‘Whose Streets?’ Review: Ferguson Doc Shows the Birth of Black Lives Matter With Unrelenting Power — Sundance 2017

In the vein of "13th" and "I Am Not Your Negro," Sabaah Folayan's directorial debut is a vital tribute to the Ferguson uprising.
'Whose Streets?' Review: Vital Ferguson Doc Depicts Black Lives Matter
"Whose Streets?"
Courtesy of Sundance

The arrival of the cell phone camera may be the single greatest advancement in the fight for racial justice, allowing witnesses to hold police accountable and turning the average citizen into a chance documentarian. Grainy footage of police shooting 12-year-old Tamir Rice for playing with a BB gun, or the shaky handheld live stream of Philando Castile’s last breaths are etched indelibly into the national memory, recalled in fragments with each fresh report of an unarmed black person gunned down by police violence.

For the black residents of Ferguson, MO, the killing of 18-year-old Michael Brown Jr. in 2014 was neither the first nor the last in a long line of police shootings, but it was the final straw. In the wake of Brown’s murder, what began as communal mourning swelled into an unstoppable movement that, as one subject of the electrifying new documentary “Whose Streets?” puts it: “Ain’t your daddy’s civil rights movement.”

READ MORE: How Black Lives Matter Created The Accidental Documentarians

The directorial debut from activist Sabaah Folayan, with co-direction by visual artist Damon Davis, “Whose Streets?” is a vibrant firsthand portrait of the Ferguson uprising and the origins of the Black Lives Matter movement. The film weaves a compelling narrative, beginning with the community’s mournful protests in the days following Brown’s murder, to the militarized police tactics that needlessly escalated the situation, and ending with a united resurgence of the movement after the non-indictment of Brown’s killer, Officer Darren Wilson.

Folayan’s presence is hardly seen, but can be felt in the easy shorthand her subjects use on camera. They have much to say and do so urgently, without fear of being misinterpreted. For comparison, Folayan’s interviews stand in stark contrast to the ones conducted by mainstream media outlets (and their largely white interviewers) she chooses to show.

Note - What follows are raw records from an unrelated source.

==> src/rtl/ifetch_pkg.sv <==
// Shared types and constants for the instruction-fetch responder.
package ifetch_pkg;

  typedef enum logic [1:0] {
    ST_IDLE = 2'd0,
    ST_WAIT = 2'd1,
    ST_DROP = 2'd2
  } state_e;

  localparam logic [1:0] FAULT_NONE     = 2'b00;
  localparam logic [1:0] FAULT_TIMEOUT  = 2'b01;
  localparam logic [1:0] FAULT_MISALIGN = 2'b10;

  localparam logic [31:0] NOP_INST = 32'h0000_0013;

  typedef struct packed {
    logic [31:0] addr;
    logic [31:0] inst;
    logic [1:0]  fault;
  } fetch_entry_t;

  localparam int ENTRY_W = $bits(fetch_entry_t);

  function automatic logic [31:0] word_addr(input logic [31:0] a);
    return {a[31:2], 2'b00};
  endfunction

endpackage

==> src/rtl/ifetch_fifo.sv <==
// Synchronous FIFO with push, pop, clear, count, full and empty.
module ifetch_fifo #(
  parameter int DEPTH = 2,
  parameter int WIDTH = 8,
  localparam int AW = $clog2(DEPTH),
  localparam int CW = AW + 1
) (
  input  logic             clk_i,
  input  logic             rst_i,
  input  logic             clr_i,
  input  logic             push_i,
  input  logic [WIDTH-1:0] din_i,
  input  logic             pop_i,
  output logic [WIDTH-1:0] dout_o,
  output logic [CW-1:0]    count_o,
  output logic             full_o,
  output logic             empty_o
);

  logic [WIDTH-1:0] mem_q [DEPTH];
  logic [AW-1:0]    wr_ptr_q;
  logic [AW-1:0]    rd_ptr_q;
  logic [CW-1:0]    count_q;
  logic             do_push;
  logic             do_pop;

  assign full_o  = (count_q == CW'(DEPTH));
  assign empty_o = (count_q == '0);
  assign count_o = count_q;
  assign dout_o  = mem_q[rd_ptr_q];

  assign do_push = push_i & ~full_o;
  assign do_pop  = pop_i & ~empty_o;

  // Power-of-two depth lets the pointers wrap naturally.
  always_ff @(posedge clk_i) begin
    if (rst_i || clr_i) begin
      wr_ptr_q <= '0;
      rd_ptr_q <= '0;
      count_q  <= '0;
    end else begin
      if (do_push) wr_ptr_q <= wr_ptr_q + 1'b1;
      if (do_pop)  rd_ptr_q <= rd_ptr_q + 1'b1;
      unique case ({do_push, do_pop})
        2'b10:   count_q <= count_q + 1'b1;
        2'b01:   count_q <= count_q - 1'b1;
        default: count_q <= count_q;
      endcase
    end
  end

  always_ff @(posedge clk_i) begin
    if (do_push) mem_q[wr_ptr_q] <= din_i;
  end

endmodule

==> src/rtl/ifetch_resp.sv <==
// Fetch responder: one memory read at a time, timeout, result FIFO, flush.
// Optional IFETCH_MISALIGN_CHK_EN faults misaligned requests without a read.
module ifetch_resp
  import ifetch_pkg::*;
#(
  parameter int FIFO_DEPTH  = 2,
  parameter int TIMEOUT_CYC = 16
) (
  input  logic        clk_sys_i,
  input  logic        rst_sys_i,
  input  logic        req_valid_i,
  input  logic [31:0] req_addr_i,
  output logic        req_ready_o,
  input  logic        flush_i,
  output logic        mem_rd_o,
  output logic [31:0] mem_addr_o,
  input  logic [31:0] mem_rdata_i,
  input  logic        mem_ack_i,
  output logic        inst_valid_o,
  output logic [31:0] inst_o,
  output logic [31:0] inst_addr_o,
  output logic [1:0]  inst_fault_o,
  input  logic        inst_ready_i
);

  localparam int CW = $clog2(FIFO_DEPTH) + 1;
  localparam logic [7:0] TMO_LAST = 8'(TIMEOUT_CYC - 1);

  state_e       state_q;
  logic         mem_rd_q;
  logic [31:0]  mem_addr_q;
  logic [31:0]  req_addr_q;
  logic [7:0]   tmo_q;

  logic         accept;
  logic         misalign;
  logic         tmo_hit;
  logic         push_c;
  fetch_entry_t push_entry;
  fetch_entry_t head;
  logic [ENTRY_W-1:0] fifo_dout;
  logic [CW-1:0] fifo_count;
  logic         fifo_full;
  logic         fifo_empty;
  logic         fifo_pop;

  assign req_ready_o = (state_q == ST_IDLE) & ~flush_i &
                       (int'(fifo_count) < FIFO_DEPTH);
  assign accept  = req_valid_i & req_ready_o;
  assign tmo_hit = (tmo_q == TMO_LAST);

`ifdef IFETCH_MISALIGN_CHK_EN
  assign misalign = |req_addr_i[1:0];
`else
  assign misalign = 1'b0;
`endif

  always_comb begin
    push_c     = 1'b0;
    push_entry = '{addr: req_addr_q, inst: mem_rdata_i, fault: FAULT_NONE};
    if (state_q == ST_WAIT && !flush_i) begin
      if (mem_ack_i) begin
        push_c = 1'b1;
      end else if (tmo_hit) begin
        push_c           = 1'b1;
        push_entry.inst  = NOP_INST;
        push_entry.fault = FAULT_TIMEOUT;
      end
    end
    if (state_q == ST_IDLE && accept && misalign) begin
      push_c     = 1'b1;
      push_entry = '{addr: req_addr_i, inst: NOP_INST, fault: FAULT_MISALIGN};
    end
  end

  // WAIT and DROP share completion; only WAIT produces a result.
  always_ff @(posedge clk_sys_i) begin
    if (rst_sys_i) begin
      state_q    <= ST_IDLE;
      mem_rd_q   <= 1'b0;
      mem_addr_q <= '0;
      req_addr_q <= '0;
      tmo_q      <= '0;
    end else begin
      unique case (state_q)
        ST_IDLE: begin
          if (accept && !misalign) begin
            mem_addr_q <= word_addr(req_addr_i);
            req_addr_q <= req_addr_i;
            mem_rd_q   <= 1'b1;
            tmo_q      <= '0;
            state_q    <= ST_WAIT;
          end
        end
        ST_WAIT, ST_DROP: begin
          if (mem_ack_i || tmo_hit) begin
            mem_rd_q <= 1'b0;
            state_q  <= ST_IDLE;
          end else begin
            tmo_q <= tmo_q + 8'd1;
            if (flush_i) state_q <= ST_DROP;
          end
        end
        default: state_q <= ST_IDLE;
      endcase
    end
  end

  assign fifo_pop = inst_valid_o & inst_ready_i;

  ifetch_fifo #(
    .DEPTH (FIFO_DEPTH),
    .WIDTH (ENTRY_W)
  ) u_fifo (
    .clk_i   (clk_sys_i),
    .rst_i   (rst_sys_i),
    .clr_i   (flush_i),
    .push_i  (push_c & ~fifo_full),
    .din_i   (push_entry),
    .pop_i   (fifo_pop),
    .dout_o  (fifo_dout),
    .count_o (fifo_count),
    .full_o  (fifo_full),
    .empty_o (fifo_empty)
  );

  assign head         = fifo_dout;
  assign inst_valid_o = ~fifo_empty;
  assign inst_o       = inst_valid_o ? head.inst  : '0;
  assign inst_addr_o  = inst_valid_o ? head.addr  : '0;
  assign inst_fault_o = inst_valid_o ? head.fault : '0;
  assign mem_rd_o     = mem_rd_q;
  assign mem_addr_o   = mem_addr_q;

endmodule

==> config.mk <==
export PLATFORM = sky130hd
export DESIGN_NAME = ifetch_resp
export DESIGN_NICKNAME = d
export VERILOG_FILES = /design/src/rtl/ifetch_pkg.sv /design/src/rtl/ifetch_fifo.sv /design/src/rtl/ifetch_resp.sv
export SDC_FILE = /design/constraint.sdc
export NUM_CORES = 1
export LEC_CHECK = 0
export BUFFER_PORTS_ARGS = -buffer_cell sky130_fd_sc_hd__buf_2
export CAP_MARGIN = 0
export CORE_MARGIN = 2
export CORE_UTILIZATION = 46
export DETAILED_ROUTE_END_ITERATION = 6
export GPL_ROUTABILITY_DRIVEN = 0
export HOLD_SLACK_MARGIN = 0.05
export PLACE_DENSITY_LB_ADDON = 0.08
export SETUP_SLACK_MARGIN = 0.1
export SYNTH_ARGS = -nofsm -noshare
export SYNTH_HDL_FRONTEND = slang
export SYNTH_HIERARCHICAL = 1
export SYNTH_SLANG_ARGS = --single-unit
==> constraint.sdc <==
create_clock -name clk_sys_i -period 3.2 [get_ports clk_sys_i]
set_input_delay 0.48 -clock clk_sys_i [delete_from_list [all_inputs] [get_ports clk_sys_i]]
set_output_delay 0.48 -clock clk_sys_i [all_outputs]
set_load 0.02 [all_outputs]
### Word level (Yosys, flattened, before mapping)

Memories as Yosys holds them, arrays and structs flattened. A register that Yosys moved wholly into a read port is not among the register bits.
Index checks and enable logic that the tools add are counted.
Widths: inputs -> output; s select.

| storage, ports and cells | value |
|---|---|
| register bits | 77 |
| bits in writable memories | 132 |
| input port bits | 70 |
| output and inout port bits | 101 |
| memories kept | 1 |

Memory list:

| name | words | width | rd ports | clocked after Yosys merged registers in | wr ports | line | text |
|---|---|---|---|---|---|---|---|
| u_fifo.mem_q | 2 | 66 | 1 | 1 | 1 | ifetch_fifo.sv:20 | `logic [WIDTH-1:0] mem_q [DEPTH];` |

| cells by class | value |
|---|---|
| add/subtract/negate cells | 5 |
| order comparisons | 1 |
| eq/ne operators | 10 |
| multiplexer cells | 24 |
| bitwise gates (word level) | 10 |
| reduce and logical (&&, ||, !) cells | 13 |

Operators with widths:

| cell | number |
|---|---|
| $mux 34 | 3 |
| $mux 32 | 2 |
| $mux 8 | 2 |
| $pmux 8 s2 | 1 |
| $mux 1 | 9 |
| $add 8x1->8 const B | 1 |
| $eq 8x4->1 const B | 1 |
| $mux 2 | 4 |
| $pmux 2 s2 | 2 |
| $and 1x1->1 | 7 |
| $eq 2x2->1 const B | 3 |
| $ne 2x2->1 const B | 3 |
| $reduce_and 3->1 | 2 |
| $eq 2x1->1 const B | 2 |
| $logic_not 2->1 | 2 |
| $reduce_and 2->1 | 2 |
| $reduce_bool 2->1 | 2 |
| $ne 3x3->1 const B | 1 |
| $not 1->1 | 3 |
| $add 1x1->1 const B | 2 |
| $add 2x1->2 const B | 1 |
| $logic_or 1x1->1 | 2 |
| $lt 2x2->1 const B | 1 |
| $pmux 1 s2 | 1 |
| other kinds (4) | 4 |

### Logic depth before layout (Yosys ltp)

Gate-level depths: netlist of the first run.

| logic depth | value |
|---|---|
| depth in word-level cells | 8 |
| mapped depth | 9 |
| depth with buffers taken out | 9 |

### Modules after synthesis

The synthesis of the first run kept the hierarchy.

By module, submodules not included:

| module | times used | cells each | area an instance (µm²) | seq. area each (µm²) |
|---|---|---|---|---|
| ifetch_fifo | 1 | 232 | 4972.3 | 4063.9 |
| ifetch_resp | 1 | 366 | 2712.6 | 860.8 |

### Worst setup path before layout of the first run

No wires, ideal clock.

| timing | value |
|---|---|
| path kind | register to register |
| start | register tmo_q[4] |
| end | memory u_fifo/mem_q[0][0] in the netlist's numbering, enable pin |
| library setup time | 0.420 ns |
| arrival time | 3.076 ns |
| slack | -0.296 ns |
| cell stages (with the launch flop) | 7 |
| buffers on the path | 0 |
| cell sequence | dfxtp_1 or4_4 o21a_4 nor3_1 inv_1 or3_1 inv_1 |

| between the ends | value |
|---|---|
| cells in the longest elaborated chain, start to end | 8 |

RTL lines:

| what | line | text |
|---|---|---|
| start, declared | ifetch_resp.sv:33 | `logic [7:0] tmo_q;` |
| start signal, assigned | ifetch_resp.sv:100 | `tmo_q <= tmo_q + 8'd1;` |
| $eq 8x4->1 | ifetch_resp.sv:50 | `assign tmo_hit = (tmo_q == TMO_LAST);` |
| $mux 1 | ifetch_resp.sv:64 | `end else if (tmo_hit) begin` |
| $mux 1 | ifetch_resp.sv:62 | `if (mem_ack_i) begin` |
| $mux 1 | ifetch_resp.sv:61 | `if (state_q == ST_WAIT && !flush_i) begin` |
| $and 1x1->1 | ifetch_resp.sv:118 | `.push_i (push_c & ~fifo_full),` |
| $and 1x1->1 | ifetch_fifo.sv:32 | `assign do_push = push_i & ~full_o;` |
| $mux 1 | ifetch_fifo.sv:53 | `if (do_push) mem_q[wr_ptr_q] <= din_i;` |
| $mux 1 (not written as such) | ifetch_fifo.sv:53 |  |
| end, declared | ifetch_fifo.sv:20 |  |

No other way between the ends.

### Worst setup path after layout of the first run

| timing | value |
|---|---|
| start | register tmo_q[4] |
| end | memory u_fifo/mem_q[0][14] in the netlist's numbering, enable pin |

Same word-level chain as after synthesis.

==> flow_summary.yaml, run 1 <==
clocking:
  cts_resized: 0
  cts.hold.buffers_added: 0
  cts.sinks: 180
  htree_num_levels: 4
  insertion_delay_ps: 410
  clk_pin_slew_ps: 60
  root_buffer: "clkbuf_16"
  cts_made_buffers: 17
  clockBufferDepth: 2
  cts_tree: "done"
  cts_setup_buffers: 0
power:
  p_leak_nw: 3.54
  peakVddDrop_v: 0.000353
  powerDensity_nw_per_um2: 564
timing:
  fin_skew_ps: 4.83
  finalSetupViolations: 0
  fin_crit_ps: 2640
  slew_headroom_pct: 65.5
  setup_tns_ps: 0
  slew_violations: 0
  rsz0062_at_grt: "no"
  final-hold-violation-count: 0
  period_share_pct: 82.4
  worst_slew_pin_slew_ps: 517
  max_freq_ghz: 0.379
critical_path:
  crit_path_max_fanout: 37
  timing_worst_setup_path_type: "register to register"
  end_kind: "register"
  cp.required_ps: 3310
  cp.arrival_ps: 2740
  start_kind: "register"
routing:
  wl_um: 15200
  vias: 4784
  detail_route.wl_per_cell_um: 15.7
  final_antenna_net_count: 0
  drc: 0
  drt_iter0_markers: 210
  via_per_inst: 4.92
  drtPass1Iterations: 4
yosys:
  yosys_warnings: 6
  synth.area.top_cells: "edfxtp_1 (52%), dfxtp_1 (13%), mux2_2 (9.8%)"
  synth_area_um2: 7680
  yosys.area.top_type: "edfxtp_1"
  ys_top_cells_by_count: "edfxtp_1 (132), nor2b_1 (99), nand2_1 (71), mux2_2 (67), dfxtp_1 (48)"
  synth_top_area_share_pct: 51.6
  synth_flop_cell: "edfxtp_1"
  syn_area_per_cell_um2: 12.9
  synth_most_common_cell: "edfxtp_1"
  seq_area_frac_synth_pct: 64.1
  async_flop_share_pct: 0
  synth_enable_flop_cells: 132
  ys_types: 44
  synthCells: 598
  synth-seq-cells: 180
floorplanning:
  fp.dieH_um: 133
  core_um2: 16500
  die_area_um2: 17800
  io_pins: 171
  die_x_um: 133
  start_util_pct: 46.7
  fp-row-count: 47
global_routing:
  grt_max_degree: 67
  grt_usage_pct: 17.4
  grt_pass1_vias: 4796
  antenna_found_initial: 1
  grt_pass1_wl_um: 24100
  gr-total-overflow: 0
min_path:
  hold_path_class: "input pin to register"
run_status:
  status: "finished clean"
final_layout:
  final_cells: 972
  fillCellCount: 1402
  area_growth_pct: 19.8
  layout.nets: 813
  drive_above_1_share_pct: 39.3
placed_design:
  dp_hpwl_um: 9710
  dp_cells: 939
  io_buffers: 168
flow_run:
  drv_cap: 0
logic make-up (layout without fill, tap and decap cells):
family / count (synthesis) / in the layout / share of synthesized area [%]
flops: 180 / 180 / 64.1
other cells: 1 / 5 / 0.0488
mux: 67 / 67 / 9.82
buf+inv: 71 / 221 / 5.23
compound gates: 63 / 63 / 4.92
simple gates: 207 / 207 / 14.6
xor+xnor: 4 / 4 / 0.456
fa+ha+maj: 5 / 5 / 0.814
through the flow:
| step | total power, mW | hold WS (ps) | setup WS (ps) | area, um^2 | util (%) |
|---|---|---|---|---|---|
| floorplan | 3.05 | 425 | 303 | 7700 | - |
| global placement | 3.19 | 434 | 583 | 8610 | 52.3 |
| detailed placement | 3.20 | 441 | 554 | 8610 | 52.3 |
| CTS | 5.25 | 277 | 543 | 9200 | 55.9 |
| global route | 5.39 | 284 | 408 | 9200 | 55.9 |
| finish | 5.19 | 296 | 562 | 9200 | 55.9 |
sequential cells by signal (all words and copies together), names as in the netlist, named ones only:
| name | flops |
|---|---|
| state_q | 2 |
| u_fifo/mem_q | 132 |
| req_addr_q | 32 |
| u_fifo/rd_ptr_q | 1 |
| mem_rd_o | 1 |
| tmo_q | 8 |
| u_fifo/count_o | 2 |
| u_fifo/wr_ptr_q | 1 |
cell type report:
class	count	area, um^2	share of cell area (%)
sequential	180	4930	53.5
multi-input combinational	350	2390	26.0
timing repair buffer	178	966	10.5
clock buffer	25	528	5.74
tap	220	275	2.99
clock inverter	7	67.6	0.734
inverter	11	45.0	0.489
antenna	1	2.50	0.0272
layout by cell type (no fill, tap or decap), types with 2 or more instances in the layout:
cell type	netlist	routed
buf_2	9	168
edfxtp_1	132	132
nor2b_1	99	99
nand2_1	71	71
mux2_2	67	67
dfxtp_1	48	47
a21oi_1	40	40
clkbuf_16	0	19
inv_1	10	9
nor2_1	7	6
buf_4	33	6
nand3_1	5	5
o21ai_0	5	5
ha_1	5	5
or2_2	4	4
nor3_1	4	4
or3_1	4	4
a31oi_1	4	4
conb_1	1	4
buf_12	0	4
xnor2_1	3	3
clkbuf_8	0	3
clkbuf_1	18	3
clkinvlp_4	0	3
nand2b_1	2	2
and3_1	3	2
a22o_2	2	2
a21o_2	2	2
clkinv_2	0	2
final timing paths:
check / startpoint / to / slack, ps / depth (start not counted)
max: tmo_q[4] / u_fifo/mem_q[0][14] / 560 / 7
min reg2reg: req_addr_q[1] / u_fifo/mem_q[0][35] / 450 / 0
max reg2reg: tmo_q[4] / u_fifo/mem_q[0][14] / 560 / 7
min: req_addr_i[13] / req_addr_q[13] / 300 / 3
critical path, cell delays in order (launching register included):
cell	delay, ps
dfxtp_1	350
or4_4	600
o21a_4	260
nor3_1	230
inv_1	90
or3_1	410
clkinvlp_4	140
buf_12	230
where the power goes:
part,internal [mW],switching [mW]
Clock,1.23,0.819
Sequential,2.60,0.0458
Combinational,0.199,0.300
Total,4.03,1.17
per-layer routing:
metal  wire length [um]  share of wire [%]  GRT usage, %  vias up
li1                   -                  -             -     2324
met1               6860                 45          22.1     2299
met2               7240                 47          28.7      138
met3                793                5.2          4.19       23
met4                347                2.3          7.57        0
met5                  0                  0             0        -
No activity file was read; power rests on OpenSTA's default activity.
==> inputs of run 2 (changes only) <==
- clock period: 3.2 -> 2.5 ns (I/O delays scaled with it)
==> run 2 against run 1 <==
Compared with the run above: critical path depth rose by 1; fmax up 9.0%; routed wire length up 6.3%; largest power group unchanged.
==> flow_summary.yaml, run 2 (synthesis results as in run 1) <==
final_layout:
  reg_top3: "u_fifo/mem_q x132, req_addr_q x32, tmo_q x8"
  n_antenna_cell: 0
  layout.nets: 832
  layout_commonest_cell: "buf_2"
  drive_above_1_share_pct: 41.6
  largest_reg_flops: 132
  fillCellCount: 1404
  final_cell_mix: "buf_2 (168), edfxtp_1 (132), nor2b_1 (99), nand2_1 (71), mux2_2 (67)"
  multi_input_area_um2: 2430
  regMostFlops: "u_fifo/mem_q"
  area_growth_pct: 23.8
  area.sequential_um2: 4930
  finalCoreUtilization_pct: 57.8
power:
  clockPowerShare_pct: 38.0
  internal_power_mw: 5.11
  power_frac_comb_pct: 10.8
  swShare_pct: 23.0
  powerDensity_nw_per_um2: 697
  power_frac_seq_pct: 51.2
  p_leak_nw: 3.67
  p_sw_mw: 1.52
  peakVddDrop_v: 0.000497
critical_path:
  end_kind: "register"
  regToRegEndpoint: "u_fifo/mem_q[0][3]"
  ff2ff_setup_slack_ps: 80
  slowest_delay_ps: 520
  start_kind: "register"
  timing_worst_setup_path_type: "register to register"
  cp_slowest_cell: "or4_4"
  path_cells: "or4_4 > o21a_4 > nor3_4 > inv_2 > or3_4 > clkinvlp_4 > buf_12 > clkbuf_16"
  cp.required_ps: 2640
  crit_path_max_fanout: 6
  cp.arrival_ps: 2560
  r2r-start: "tmo_q[5]"
  worst-r2r-cell-count: 8
global_routing:
  antenna_found_initial: 0
  grt_max_degree: 57
  grt_pass1_vias: 4946
  gr-total-overflow: 0
  grt_pass1_wl_um: 24800
  grt_usage_pct: 18.0
floorplanning:
  fp.dieH_um: 133
  core_um2: 16500
  fp-row-count: 47
  die_x_um: 133
  start_util_pct: 46.7
  io_pins: 171
  die_area_um2: 17800
routing:
  wl_um: 16200
  final_antenna_net_count: 0
  via_per_inst: 4.91
  detail_route.wl_per_cell_um: 16.4
  drtPass1Iterations: 4
  drc: 0
  drt_iter0_markers: 237
  vias: 4859
min_path:
  min-delay-start: "req_addr_i[7]"
  holdPathEnd: "req_addr_q[7]"
  holdPathStages: 3
  hold_path_class: "input pin to register"
placed_design:
  dp_slack_ps: 137
  io_buffers: 168
  dp_hpwl_um: 10000
clocking:
  insertion_delay_ps: 420
  root_buffer: "clkbuf_16"
  cts.hold.buffers_added: 0
  clockBufferDepth: 2
  cts_made_buffers: 17
  cts.sinks: 180
  cts_tree: "done"
  htree_num_levels: 4
  clk_pin_slew_ps: 60
timing:
  final-hold-violation-count: 0
  setup_tns_ps: 0
  slew_violations: 0
  setup_ws_ps: 78.9
  rsz0062_at_grt: "yes"
  hold_ws_ps: 184
  max_freq_ghz: 0.413
  finalSetupViolations: 0
  period_share_pct: 96.8
  fin_crit_ps: 2420
  fin_skew_ps: 10.1
flow_run:
  drv_cap: 0
run_status:
  status: "finished clean"
==> run 2: cell types whose count changed in the layout (fill, tap and decap cells not counted), sizes merged <==
cell    before  now
diode        1    0
buf        178  192
clkbuf      25   30
==> run 2: final cells by class <==
type                       instances  share of cell area (%)
sequential                       180                    51.8
multi-input combinational        350                    25.6
timing repair buffer             197                    13.4
clock buffer                      25                    5.12
tap                              220                    2.89
clock inverter                     7                   0.763
inverter                          11                   0.473
==> run 2: power by group through the flow <==
stage | Sequential [mW] | Clock (mW) | Combinational [mW]
2_1_floorplan | 3.44 | 0 | 0.466
3_3_place_gp | 3.45 | 0 | 0.636
3_5_place_dp | 3.46 | 0 | 0.648
4_1_cts | 3.39 | 2.57 | 0.652
5_1_grt | 3.40 | 2.71 | 0.789
6_report | 3.39 | 2.52 | 0.719
==> run 2: metal layers <==
layer,up-vias,GRT usage (%),part of all wire (%)
met5,-,0,0
met4,0,5.14,1.2
met3,15,4.87,5.1
met2,129,31.5,51
met1,2340,21.9,43
li1,2375,-,-
==> run 2: worst max-delay path by stage <==
| stage | from | endpoint | slack, ps | depth (start not counted) |
|---|---|---|---|---|
| 2_1_floorplan | tmo_q[7] | u_fifo/mem_q[0][0] | -260 | 6 |
| 3_3_place_gp | tmo_q[7] | u_fifo/mem_q[0][13] | 150 | 7 |
| 3_5_place_dp | tmo_q[7] | u_fifo/mem_q[0][22] | 140 | 7 |
| 4_1_cts | tmo_q[7] | u_fifo/mem_q[0][35] | 130 | 7 |
| 5_1_grt | tmo_q[5] | u_fifo/mem_q[0][3] | -2 | 8 |
| 6_report | tmo_q[5] | u_fifo/mem_q[0][3] | 80 | 8 |
==> run 2: critical path: cells and delay by family, from the launching register on <==
kind	cells	cell delay, ps
buffers and inverters	4	460
DFF	1	340
AOI/OAI and AO/OA	1	240
and+or+nand+nor	3	1070
==> run 2: timing repair <==
item,4_1_cts,5_1_grt
resized for setup,0,8
setup endpoints to repair,0,67
setup buffers,0,5
==> run 2: through the flow <==
step / std cells / cell area (um^2) / power [mW]
2_1_floorplan: 601 / 7720 / 3.91
3_3_place_gp: 944 / 8690 / 4.08
3_5_place_dp: 944 / 8690 / 4.11
4_1_cts: 976 / 9250 / 6.61
5_1_grt: 990 / 9510 / 6.90
6_report: 990 / 9510 / 6.63
==> inputs of run 3 (changes only) <==
- CTS_BUF_LIST: unset -> sky130_fd_sc_hd__clkbuf_16
==> run 3 against run 2 <==
Compared with the run above: via count decreased by 0.19%; sequential power about the same; sequential share of layout area increased by 0.17 points; total power decreased by 0.91%; flip-flop and latch count unchanged; die area unchanged; first-iteration DRC count decreased by 1.3%; combinational power decreased by 0.7%; global-route usage about the same; hold slack improved by 3.4 ps; register-to-register slack about the same; largest power group unchanged; highest routed layer unchanged.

The effect is the feeling of witnessing discussions that only happen behind closed doors. The film affords non-black viewers the privilege of unmasking the black perspective — and how the ignorance of that perspective embodies privilege itself.

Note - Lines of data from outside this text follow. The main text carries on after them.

==> config.mk <==
export PLATFORM = sky130hd
export DESIGN_NAME = axi4_stream_cap
export DESIGN_NICKNAME = d
export VERILOG_FILES = /design/src/rtl/axi4_stream_cap_pkg.sv /design/src/rtl/axi4_stream_rdy_gen.sv /design/src/rtl/axi4_stream_cap.sv
export SDC_FILE = /design/constraint.sdc
export NUM_CORES = 1
export LEC_CHECK = 0
export ABC_AREA = 0
export BUFFER_PORTS_ARGS = -buffer_cell sky130_fd_sc_hd__buf_4
export CELL_PAD_IN_SITES_DETAIL_PLACEMENT = 1
export CELL_PAD_IN_SITES_GLOBAL_PLACEMENT = 1
export CORE_UTILIZATION = 58
export CTS_BUF_LIST = sky130_fd_sc_hd__clkbuf_4 sky130_fd_sc_hd__clkbuf_8 sky130_fd_sc_hd__clkbuf_16
export DETAILED_ROUTE_END_ITERATION = 10
export GPL_TIMING_DRIVEN = 0
export PLACE_DENSITY_LB_ADDON = 0.1
export SYNTH_ARGS = -nofsm -noshare
export SYNTH_HDL_FRONTEND = slang
export SYNTH_SLANG_ARGS = --single-unit
==> constraint.sdc <==
create_clock -name ACLK -period 7 [get_ports ACLK]
set_input_delay 0.7 -clock ACLK [delete_from_list [all_inputs] [get_ports ACLK]]
set_output_delay 0.7 -clock ACLK [all_outputs]
set_load 0.005 [all_outputs]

Take, for instance, the opening scene of two young men giving a driving tour of their hometown, by way of decrying St. Louis’s dismal school system. “People straight up raising children that cannot read. That’s really fucked up,” proclaims one man. “That shit is directly rooted back to slavery. You can’t read — you a slave. St. Louis, I don’t know what year it is, but it’s not 2014.”

READ MORE: Sundance 2017: 10 Reasons Why This Year’s Festival Is Essential for Queer Cinema

The camera fades to black, and a line from the landmark Dred Scott Supreme Court decision lingers onscreen: “The Negro has no rights which the white man is bound to respect.” The film is broken up into five chapters, marked by quotations from iconic black leaders: Martin Luther King Jr., Frantz Fanon, Sojourner Truth, Langston Hughes, and Maya Angelou.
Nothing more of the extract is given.